Mr. Belousov has experience working with China, having previously been co-chairman of the Intergovernmental Russian-Chinese Commission on Investment Cooperation, which was founded in 2014 to promote more trade between the two countries.
Among the deputy prime ministers traveling with Mr. Putin was Alexander Novak, the man in charge of Russian oil and gas, including the development of the Power of Siberia 2 natural gas pipeline. Mr. Putin has long sought to cement an agreement on the project, which would redirect Russian gas supplies that had gone to Europe toward China instead.
It is unclear whether Mr. Xi is interested in the pipeline. Analysts say the Chinese leader could be reluctant because it would travel through a third country, Mongolia, and that it could expose China to potential secondary sanctions and leave it even more reliant on Russia for energy.
Mr. Putin did not announce any progress on the pipeline at the end of his trip.
“I am not prepared to discuss any technical details, but the interest of both sides in realizing these projects has been confirmed,” Mr. Putin told reporters shortly before departing for Russia, referring to Power of Siberia 2.
Xi’s Strategic Straddle
Mr. Xi has tried to align with Russia and steady ties with the West at the same time to help his ailing economy, an approach that some call a strategic straddle.
China casts itself as neutral on the war in Ukraine and as a proponent of peace. It has offered a vague, 12-point plan for a political settlement of the war and sent an envoy to conduct shuttle diplomacy in Europe.
Western countries have dismissed China’s efforts because they do not call for a withdrawal of Russian troops from Ukraine. China also sides with Russia by blaming the expansion of the North Atlantic Treaty Organization for creating the tensions that led to Moscow’s invasion.

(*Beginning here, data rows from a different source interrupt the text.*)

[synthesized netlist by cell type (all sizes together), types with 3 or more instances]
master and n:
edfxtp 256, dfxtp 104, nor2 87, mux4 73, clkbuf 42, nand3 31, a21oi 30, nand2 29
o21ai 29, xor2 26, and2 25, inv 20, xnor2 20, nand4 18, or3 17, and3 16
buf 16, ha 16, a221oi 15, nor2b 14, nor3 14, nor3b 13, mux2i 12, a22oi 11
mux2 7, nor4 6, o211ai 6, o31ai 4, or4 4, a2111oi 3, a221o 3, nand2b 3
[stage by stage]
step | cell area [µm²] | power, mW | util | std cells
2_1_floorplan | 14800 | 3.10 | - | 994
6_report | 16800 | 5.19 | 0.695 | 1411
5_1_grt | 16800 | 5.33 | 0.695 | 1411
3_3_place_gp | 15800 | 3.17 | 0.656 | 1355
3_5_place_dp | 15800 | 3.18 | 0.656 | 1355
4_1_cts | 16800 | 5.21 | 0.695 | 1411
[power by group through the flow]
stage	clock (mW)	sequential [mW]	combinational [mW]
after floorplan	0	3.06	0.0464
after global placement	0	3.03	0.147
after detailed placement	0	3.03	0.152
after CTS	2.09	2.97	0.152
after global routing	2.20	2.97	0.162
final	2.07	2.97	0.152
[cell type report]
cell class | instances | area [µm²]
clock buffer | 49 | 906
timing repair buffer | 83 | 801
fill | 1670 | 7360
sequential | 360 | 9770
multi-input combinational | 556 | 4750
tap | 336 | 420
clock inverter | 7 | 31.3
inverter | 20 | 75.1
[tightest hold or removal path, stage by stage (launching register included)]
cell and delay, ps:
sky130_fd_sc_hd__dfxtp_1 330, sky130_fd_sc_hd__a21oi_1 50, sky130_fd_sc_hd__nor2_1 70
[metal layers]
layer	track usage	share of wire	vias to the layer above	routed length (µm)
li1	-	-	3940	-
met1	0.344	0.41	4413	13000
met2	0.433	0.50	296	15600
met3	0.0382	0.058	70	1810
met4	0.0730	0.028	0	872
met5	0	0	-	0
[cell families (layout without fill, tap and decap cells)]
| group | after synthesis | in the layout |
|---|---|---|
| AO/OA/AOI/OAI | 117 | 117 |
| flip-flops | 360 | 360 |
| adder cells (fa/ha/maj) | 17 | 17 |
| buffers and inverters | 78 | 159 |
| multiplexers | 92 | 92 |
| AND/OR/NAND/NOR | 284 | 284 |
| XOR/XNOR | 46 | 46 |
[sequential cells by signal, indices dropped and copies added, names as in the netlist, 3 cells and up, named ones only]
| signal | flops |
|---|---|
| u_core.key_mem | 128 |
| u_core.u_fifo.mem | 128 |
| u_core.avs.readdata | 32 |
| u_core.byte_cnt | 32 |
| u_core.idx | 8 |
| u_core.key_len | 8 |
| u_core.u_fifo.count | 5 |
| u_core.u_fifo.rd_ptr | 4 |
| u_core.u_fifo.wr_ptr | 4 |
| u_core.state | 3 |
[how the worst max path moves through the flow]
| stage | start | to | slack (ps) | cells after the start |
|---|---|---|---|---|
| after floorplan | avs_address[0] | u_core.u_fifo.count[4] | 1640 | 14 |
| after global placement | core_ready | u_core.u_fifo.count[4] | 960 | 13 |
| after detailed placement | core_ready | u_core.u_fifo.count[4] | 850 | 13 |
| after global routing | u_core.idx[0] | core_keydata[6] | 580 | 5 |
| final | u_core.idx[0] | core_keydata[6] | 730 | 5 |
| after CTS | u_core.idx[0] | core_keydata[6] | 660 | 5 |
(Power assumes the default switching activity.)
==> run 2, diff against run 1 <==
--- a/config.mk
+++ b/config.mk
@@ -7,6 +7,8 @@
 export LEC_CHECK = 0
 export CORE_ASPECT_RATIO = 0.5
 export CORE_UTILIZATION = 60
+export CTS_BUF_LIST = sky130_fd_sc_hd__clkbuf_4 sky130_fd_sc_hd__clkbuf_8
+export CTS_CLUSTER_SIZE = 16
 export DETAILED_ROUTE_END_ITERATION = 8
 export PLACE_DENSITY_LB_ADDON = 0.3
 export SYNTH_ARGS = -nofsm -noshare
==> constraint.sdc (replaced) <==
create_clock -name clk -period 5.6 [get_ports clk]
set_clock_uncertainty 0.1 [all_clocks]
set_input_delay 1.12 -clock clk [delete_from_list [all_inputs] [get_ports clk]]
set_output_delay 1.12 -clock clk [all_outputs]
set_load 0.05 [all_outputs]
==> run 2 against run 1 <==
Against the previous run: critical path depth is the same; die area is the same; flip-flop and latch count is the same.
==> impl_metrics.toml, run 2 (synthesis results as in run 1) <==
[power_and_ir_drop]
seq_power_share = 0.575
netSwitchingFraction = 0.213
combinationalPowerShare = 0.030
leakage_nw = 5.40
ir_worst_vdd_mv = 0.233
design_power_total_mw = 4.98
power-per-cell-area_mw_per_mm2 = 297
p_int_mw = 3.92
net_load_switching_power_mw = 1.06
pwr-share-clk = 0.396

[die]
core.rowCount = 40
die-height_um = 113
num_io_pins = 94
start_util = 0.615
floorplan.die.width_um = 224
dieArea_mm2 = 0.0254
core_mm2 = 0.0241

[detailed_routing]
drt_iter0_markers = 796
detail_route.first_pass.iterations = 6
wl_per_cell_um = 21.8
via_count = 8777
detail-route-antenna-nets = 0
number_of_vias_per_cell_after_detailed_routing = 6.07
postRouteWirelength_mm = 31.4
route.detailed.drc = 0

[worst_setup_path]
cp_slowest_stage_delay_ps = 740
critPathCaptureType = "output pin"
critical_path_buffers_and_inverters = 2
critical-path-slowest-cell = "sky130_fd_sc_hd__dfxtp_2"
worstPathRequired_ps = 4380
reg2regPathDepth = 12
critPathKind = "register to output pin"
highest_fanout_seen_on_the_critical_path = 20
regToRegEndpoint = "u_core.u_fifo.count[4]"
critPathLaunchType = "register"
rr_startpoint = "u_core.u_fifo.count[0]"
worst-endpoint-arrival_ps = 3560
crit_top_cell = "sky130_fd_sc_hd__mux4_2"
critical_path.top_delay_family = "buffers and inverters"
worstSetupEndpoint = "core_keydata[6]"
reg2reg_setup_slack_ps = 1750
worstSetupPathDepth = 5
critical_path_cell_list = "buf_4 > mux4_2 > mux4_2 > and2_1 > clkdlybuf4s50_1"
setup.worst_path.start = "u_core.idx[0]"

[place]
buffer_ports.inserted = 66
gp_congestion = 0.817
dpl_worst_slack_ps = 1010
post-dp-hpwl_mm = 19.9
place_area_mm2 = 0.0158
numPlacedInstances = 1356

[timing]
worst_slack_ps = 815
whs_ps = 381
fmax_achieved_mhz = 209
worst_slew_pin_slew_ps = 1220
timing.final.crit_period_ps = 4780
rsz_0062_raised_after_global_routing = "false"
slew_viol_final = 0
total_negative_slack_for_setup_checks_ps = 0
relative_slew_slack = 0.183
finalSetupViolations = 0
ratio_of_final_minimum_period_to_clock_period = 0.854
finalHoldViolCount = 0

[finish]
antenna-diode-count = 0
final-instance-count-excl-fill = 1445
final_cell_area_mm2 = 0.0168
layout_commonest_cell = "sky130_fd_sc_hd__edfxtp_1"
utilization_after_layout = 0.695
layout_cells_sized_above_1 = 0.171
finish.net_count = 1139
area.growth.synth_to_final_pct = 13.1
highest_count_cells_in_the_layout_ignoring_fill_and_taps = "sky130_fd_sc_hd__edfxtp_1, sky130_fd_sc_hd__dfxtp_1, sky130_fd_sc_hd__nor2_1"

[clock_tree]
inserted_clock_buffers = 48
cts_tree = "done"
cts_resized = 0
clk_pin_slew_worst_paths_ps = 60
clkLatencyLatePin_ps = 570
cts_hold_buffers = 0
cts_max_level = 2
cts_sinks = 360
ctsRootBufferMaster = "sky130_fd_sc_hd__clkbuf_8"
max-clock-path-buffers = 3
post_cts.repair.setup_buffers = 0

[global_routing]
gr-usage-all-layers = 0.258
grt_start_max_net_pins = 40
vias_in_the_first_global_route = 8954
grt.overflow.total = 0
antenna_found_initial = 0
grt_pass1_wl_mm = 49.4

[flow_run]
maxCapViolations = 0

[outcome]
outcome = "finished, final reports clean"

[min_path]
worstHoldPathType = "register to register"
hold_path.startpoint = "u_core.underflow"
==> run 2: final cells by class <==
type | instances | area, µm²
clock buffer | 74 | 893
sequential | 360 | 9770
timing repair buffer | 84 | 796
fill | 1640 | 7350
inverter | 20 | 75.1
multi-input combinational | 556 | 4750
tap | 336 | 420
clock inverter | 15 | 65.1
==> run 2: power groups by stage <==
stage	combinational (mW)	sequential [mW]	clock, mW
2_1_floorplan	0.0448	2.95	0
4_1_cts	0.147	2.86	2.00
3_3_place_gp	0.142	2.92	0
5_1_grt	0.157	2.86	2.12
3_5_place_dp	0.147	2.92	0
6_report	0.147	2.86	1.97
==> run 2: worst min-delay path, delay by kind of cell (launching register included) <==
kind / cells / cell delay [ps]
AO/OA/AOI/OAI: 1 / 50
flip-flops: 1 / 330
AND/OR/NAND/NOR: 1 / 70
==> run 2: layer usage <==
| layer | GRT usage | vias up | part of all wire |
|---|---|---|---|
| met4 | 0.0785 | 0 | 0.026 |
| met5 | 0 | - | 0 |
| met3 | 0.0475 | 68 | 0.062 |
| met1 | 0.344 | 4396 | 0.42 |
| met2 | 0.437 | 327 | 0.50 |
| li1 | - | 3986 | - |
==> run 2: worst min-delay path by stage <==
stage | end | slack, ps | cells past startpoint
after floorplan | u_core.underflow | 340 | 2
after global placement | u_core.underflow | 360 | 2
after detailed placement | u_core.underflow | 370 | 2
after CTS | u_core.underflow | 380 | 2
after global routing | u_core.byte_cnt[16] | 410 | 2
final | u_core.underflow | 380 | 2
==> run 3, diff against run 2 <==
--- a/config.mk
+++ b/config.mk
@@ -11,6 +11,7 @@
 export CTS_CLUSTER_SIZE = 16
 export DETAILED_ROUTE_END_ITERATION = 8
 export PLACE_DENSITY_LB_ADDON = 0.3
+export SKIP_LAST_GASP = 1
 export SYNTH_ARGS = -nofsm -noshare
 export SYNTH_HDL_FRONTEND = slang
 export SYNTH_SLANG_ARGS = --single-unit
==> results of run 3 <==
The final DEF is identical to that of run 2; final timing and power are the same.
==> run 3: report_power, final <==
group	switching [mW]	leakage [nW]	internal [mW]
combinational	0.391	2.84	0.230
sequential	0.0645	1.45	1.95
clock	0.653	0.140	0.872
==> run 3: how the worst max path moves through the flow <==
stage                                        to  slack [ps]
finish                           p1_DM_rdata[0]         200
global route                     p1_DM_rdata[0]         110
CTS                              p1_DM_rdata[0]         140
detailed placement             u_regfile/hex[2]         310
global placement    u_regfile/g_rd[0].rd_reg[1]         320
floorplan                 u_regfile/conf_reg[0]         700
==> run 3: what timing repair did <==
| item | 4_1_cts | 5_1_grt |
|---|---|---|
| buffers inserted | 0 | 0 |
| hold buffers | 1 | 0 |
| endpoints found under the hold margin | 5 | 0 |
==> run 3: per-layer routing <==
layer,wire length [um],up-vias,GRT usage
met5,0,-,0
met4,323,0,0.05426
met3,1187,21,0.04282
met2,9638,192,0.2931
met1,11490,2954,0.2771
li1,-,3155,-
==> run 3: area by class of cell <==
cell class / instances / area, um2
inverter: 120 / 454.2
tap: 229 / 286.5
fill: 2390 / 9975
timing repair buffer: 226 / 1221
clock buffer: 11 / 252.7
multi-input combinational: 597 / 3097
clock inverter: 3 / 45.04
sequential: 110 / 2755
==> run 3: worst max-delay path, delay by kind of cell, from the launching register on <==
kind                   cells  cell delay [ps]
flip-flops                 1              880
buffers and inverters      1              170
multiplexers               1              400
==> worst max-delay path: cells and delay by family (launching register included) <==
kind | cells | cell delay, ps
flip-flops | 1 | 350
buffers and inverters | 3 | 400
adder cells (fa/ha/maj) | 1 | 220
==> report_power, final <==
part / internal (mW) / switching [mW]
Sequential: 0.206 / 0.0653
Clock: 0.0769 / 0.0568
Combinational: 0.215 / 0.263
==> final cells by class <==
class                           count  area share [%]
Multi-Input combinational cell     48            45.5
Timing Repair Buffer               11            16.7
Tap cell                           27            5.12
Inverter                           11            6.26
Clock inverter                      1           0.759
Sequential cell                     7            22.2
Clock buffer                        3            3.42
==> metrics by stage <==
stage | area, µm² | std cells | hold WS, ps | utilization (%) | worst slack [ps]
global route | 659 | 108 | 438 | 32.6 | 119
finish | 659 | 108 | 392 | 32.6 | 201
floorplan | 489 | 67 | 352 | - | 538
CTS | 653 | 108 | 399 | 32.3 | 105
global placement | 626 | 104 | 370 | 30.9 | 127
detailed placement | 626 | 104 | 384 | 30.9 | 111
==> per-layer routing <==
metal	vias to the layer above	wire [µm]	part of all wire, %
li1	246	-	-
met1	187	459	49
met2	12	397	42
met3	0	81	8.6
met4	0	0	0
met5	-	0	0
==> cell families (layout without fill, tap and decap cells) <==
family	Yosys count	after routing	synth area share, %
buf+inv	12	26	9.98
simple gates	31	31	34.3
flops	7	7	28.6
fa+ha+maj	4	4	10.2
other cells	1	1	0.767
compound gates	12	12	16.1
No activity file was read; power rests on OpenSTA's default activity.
**src/rtl/pong_game_ctrl.sv**
```systemverilog
// pong_game_ctrl: game-state controller for a two-player Pong.
//
// Holds paddle and ball positions, scores and the game FSM
// (IDLE -> SERVE -> PLAY -> SCORED -> SERVE/GAMEOVER). All motion is
// advanced on frame_tick while in PLAY, and the new values appear on the
// outputs one cycle later.
//
// Ports:
//   clock_50MHz          sole clock
//   rst                  synchronous active-high reset
//   frame_tick           one-cycle pulse per frame
//   start                level; only its rising edge acts, in IDLE/GAMEOVER
//   p1_up/p1_dn          paddle 1 controls (levels)
//   p2_up/p2_dn          paddle 2 controls (levels)
//   rnd[1:0]             serve direction: [0]=1 right, [1]=1 down
//   x1,y1 / x2,y2        paddle top-left corners (x is constant)
//   xb,yb                ball top-left corner
//   score1/score2        player scores, saturate at WIN_SCORE
//   playing              high while in PLAY
//   point                one-cycle pulse when a score increments
module pong_game_ctrl #(
    parameter int unsigned SCREEN_H  = 480,
    parameter int unsigned PAD_H     = 48,
    parameter int unsigned PAD_W     = 8,
    parameter int unsigned BALL_SZ   = 8,
    parameter int unsigned P1_X      = 16,
    parameter int unsigned P2_X      = 616,
    parameter int unsigned PAD_STEP  = 4,
    parameter int unsigned BALL_STEP = 2,
    parameter int unsigned HOLD_FR   = 60,
    parameter int unsigned WIN_SCORE = 9
) (
    input  logic       clock_50MHz,
    input  logic       rst,
    input  logic       frame_tick,
    input  logic       start,
    input  logic       p1_up,
    input  logic       p1_dn,
    input  logic       p2_up,
    input  logic       p2_dn,
    input  logic [1:0] rnd,
    output logic [9:0] x1,
    output logic [9:0] y1,
    output logic [9:0] x2,
    output logic [9:0] y2,
    output logic [9:0] xb,
    output logic [9:0] yb,
    output logic [3:0] score1,
    output logic [3:0] score2,
    output logic       playing,
    output logic       point
);

    localparam int unsigned SCREEN_W = 640;
    localparam int unsigned HOLD_W   = $clog2(HOLD_FR + 1);

    // Signed 11-bit constants so that "next position" arithmetic can go
    // below zero without wrapping.
    localparam logic signed [10:0] PAD_Y_MAX   = 11'(SCREEN_H - PAD_H);
    localparam logic signed [10:0] BALL_Y_MAX  = 11'(SCREEN_H - BALL_SZ);
    localparam logic signed [10:0] BALL_X_MAX  = 11'(SCREEN_W - BALL_SZ);
    localparam logic signed [10:0] P1_FACE     = 11'(P1_X + PAD_W);
    localparam logic signed [10:0] P2_FACE     = 11'(P2_X);
    localparam logic signed [10:0] P2_BALL_X   = 11'(P2_X - BALL_SZ);
    localparam logic signed [10:0] PAD_H_S     = 11'(PAD_H);
    localparam logic signed [10:0] BALL_SZ_S   = 11'(BALL_SZ);
    localparam logic signed [10:0] PAD_STEP_S  = 11'(PAD_STEP);
    localparam logic signed [10:0] BALL_STEP_S = 11'(BALL_STEP);

    localparam logic [9:0] XB_CTR  = 10'((SCREEN_W - BALL_SZ) / 2);
    localparam logic [9:0] YB_CTR  = 10'((SCREEN_H - BALL_SZ) / 2);
    localparam logic [9:0] PAD_CTR = 10'((SCREEN_H - PAD_H) / 2);

    localparam logic [HOLD_W-1:0] HOLD_LAST = HOLD_W'(HOLD_FR - 1);
    localparam logic [3:0]        WIN_S     = 4'(WIN_SCORE);

    typedef enum logic [2:0] {
        StIdle,
        StServe,
        StPlay,
        StScored,
        StGameOver
    } state_t;

    state_t              state;
    logic                start_q;
    logic                dx;        // 1 = moving right
    logic                dy;        // 1 = moving down
    logic [HOLD_W-1:0]   hold_cnt;

    logic                start_edge;
    logic signed [10:0]  xb_s, yb_s, y1_s, y2_s;
    logic signed [10:0]  nx, ny;
    logic [9:0]          yb_n;
    logic                dy_n;
    logic                hit1, hit2, miss_left, miss_right;
    logic [9:0]          y1_n, y2_n;

    assign x1 = 10'(P1_X);
    assign x2 = 10'(P2_X);

    assign start_edge = start & ~start_q;

    function automatic logic [9:0] pad_next(input logic [9:0] y, input logic up,
                                            input logic dn);
        logic signed [10:0] t;
        t = $signed({1'b0, y});
        if (up && !dn) begin
            t = t - PAD_STEP_S;
        end else if (dn && !up) begin
            t = t + PAD_STEP_S;
        end
        if (t < 11'sd0) begin
            t = 11'sd0;
        end else if (t > PAD_Y_MAX) begin
            t = PAD_Y_MAX;
        end
        return t[9:0];
    endfunction

    always_comb begin
        xb_s = $signed({1'b0, xb});
        yb_s = $signed({1'b0, yb});
        y1_s = $signed({1'b0, y1});
        y2_s = $signed({1'b0, y2});

        nx = dx ? xb_s + BALL_STEP_S : xb_s - BALL_STEP_S;
        ny = dy ? yb_s + BALL_STEP_S : yb_s - BALL_STEP_S;

        yb_n = ny[9:0];
        dy_n = dy;
        if (ny <= 11'sd0) begin
            yb_n = '0;
            dy_n = ~dy;
        end else if (ny >= BALL_Y_MAX) begin
            yb_n = BALL_Y_MAX[9:0];
            dy_n = ~dy;
        end

        // Collision uses the ball's current y and the paddles' pre-update y.
        hit1 = !dx && (nx <= P1_FACE) &&
               (yb_s + BALL_SZ_S > y1_s) && (yb_s < y1_s + PAD_H_S);
        hit2 = dx && (nx + BALL_SZ_S >= P2_FACE) &&
               (yb_s + BALL_SZ_S > y2_s) && (yb_s < y2_s + PAD_H_S);
        miss_left  = !dx && (nx <= 11'sd0);
        miss_right = dx && (nx >= BALL_X_MAX);

        y1_n = pad_next(y1, p1_up, p1_dn);
        y2_n = pad_next(y2, p2_up, p2_dn);
    end

    always_ff @(posedge clock_50MHz) begin
        if (rst) begin
            state    <= StIdle;
            start_q  <= 1'b0;
            y1       <= PAD_CTR;
            y2       <= PAD_CTR;
            xb       <= XB_CTR;
            yb       <= YB_CTR;
            dx       <= 1'b1;
            dy       <= 1'b1;
            score1   <= '0;
            score2   <= '0;
            hold_cnt <= '0;
            playing  <= 1'b0;
            point    <= 1'b0;
        end else begin
            start_q <= start;
            point   <= 1'b0;
            unique case (state)
                StIdle: begin
                    if (start_edge) begin
                        state <= StServe;
                        xb    <= XB_CTR;
                        yb    <= YB_CTR;
                    end
                end
                StServe: begin
                    // Keep sampling rnd; the value on the leaving tick wins.
                    dx <= rnd[0];
                    dy <= rnd[1];
                    if (frame_tick) begin
                        state   <= StPlay;
                        playing <= 1'b1;
                    end
                end
                StPlay: begin
                    if (frame_tick) begin
                        y1 <= y1_n;
                        y2 <= y2_n;
                        yb <= yb_n;
                        dy <= dy_n;
                        if (hit1) begin
                            xb <= P1_FACE[9:0];
                            dx <= 1'b1;
                        end else if (hit2) begin
                            xb <= P2_BALL_X[9:0];
                            dx <= 1'b0;
                        end else if (miss_left) begin
                            xb       <= '0;
                            score2   <= (score2 < WIN_S) ? score2 + 4'd1 : score2;
                            point    <= 1'b1;
                            state    <= StScored;
                            playing  <= 1'b0;
                            hold_cnt <= '0;
                        end else if (miss_right) begin
                            xb       <= BALL_X_MAX[9:0];
                            score1   <= (score1 < WIN_S) ? score1 + 4'd1 : score1;
                            point    <= 1'b1;
                            state    <= StScored;
                            playing  <= 1'b0;
                            hold_cnt <= '0;
                        end else begin
                            xb <= nx[9:0];
                        end
                    end
                end
                StScored: begin
                    if (frame_tick) begin
                        if (hold_cnt == HOLD_LAST) begin
                            hold_cnt <= '0;
                            if (score1 == WIN_S || score2 == WIN_S) begin
                                state <= StGameOver;
                            end else begin
                                state <= StServe;
                                xb    <= XB_CTR;
                                yb    <= YB_CTR;
                            end
                        end else begin
                            hold_cnt <= hold_cnt + 1'b1;
                        end
                    end
                end
                StGameOver: begin
                    if (start_edge) begin
                        score1 <= '0;
                        score2 <= '0;
                        state  <= StServe;
                        xb     <= XB_CTR;
                        yb     <= YB_CTR;
                    end
                end
                default: begin
                    state   <= StIdle;
                    playing <= 1'b0;
                end
            endcase
        end
    end

endmodule

```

Mr. Xi’s refusal to condemn the Kremlin’s war has ultimately worsened China’s relations with the West, and it has led to Europe’s growing alignment with the United States on security issues. This makes China’s efforts to head off a trade war with the European Union — over exports of Chinese electric vehicles and market access for European companies — harder for Mr. Xi.
Tensions are also rising with the United States, testing a tentative détente struck by President Biden and Mr. Xi in November. The Biden administration on Tuesday announced a sharp increase in tariffs on an array of Chinese imports, including electric vehicles, solar cells, semiconductors and advanced batteries.
During a visit to Beijing last month, Secretary of State Antony J. Blinken warned that the United States would blacklist Chinese banks aiding Russia’s war effort. Russian media reported earlier in the year that Chinese financial institutions had already begun scaling back transactions with Russian firms over concerns about secondary sanctions. Analysts say the change most likely contributed to the drop in year-on-year trade between Russia and China in March, the first such decline since January 2021, according to Chinese customs data.
Anatoly Kurmanaev contributed reporting.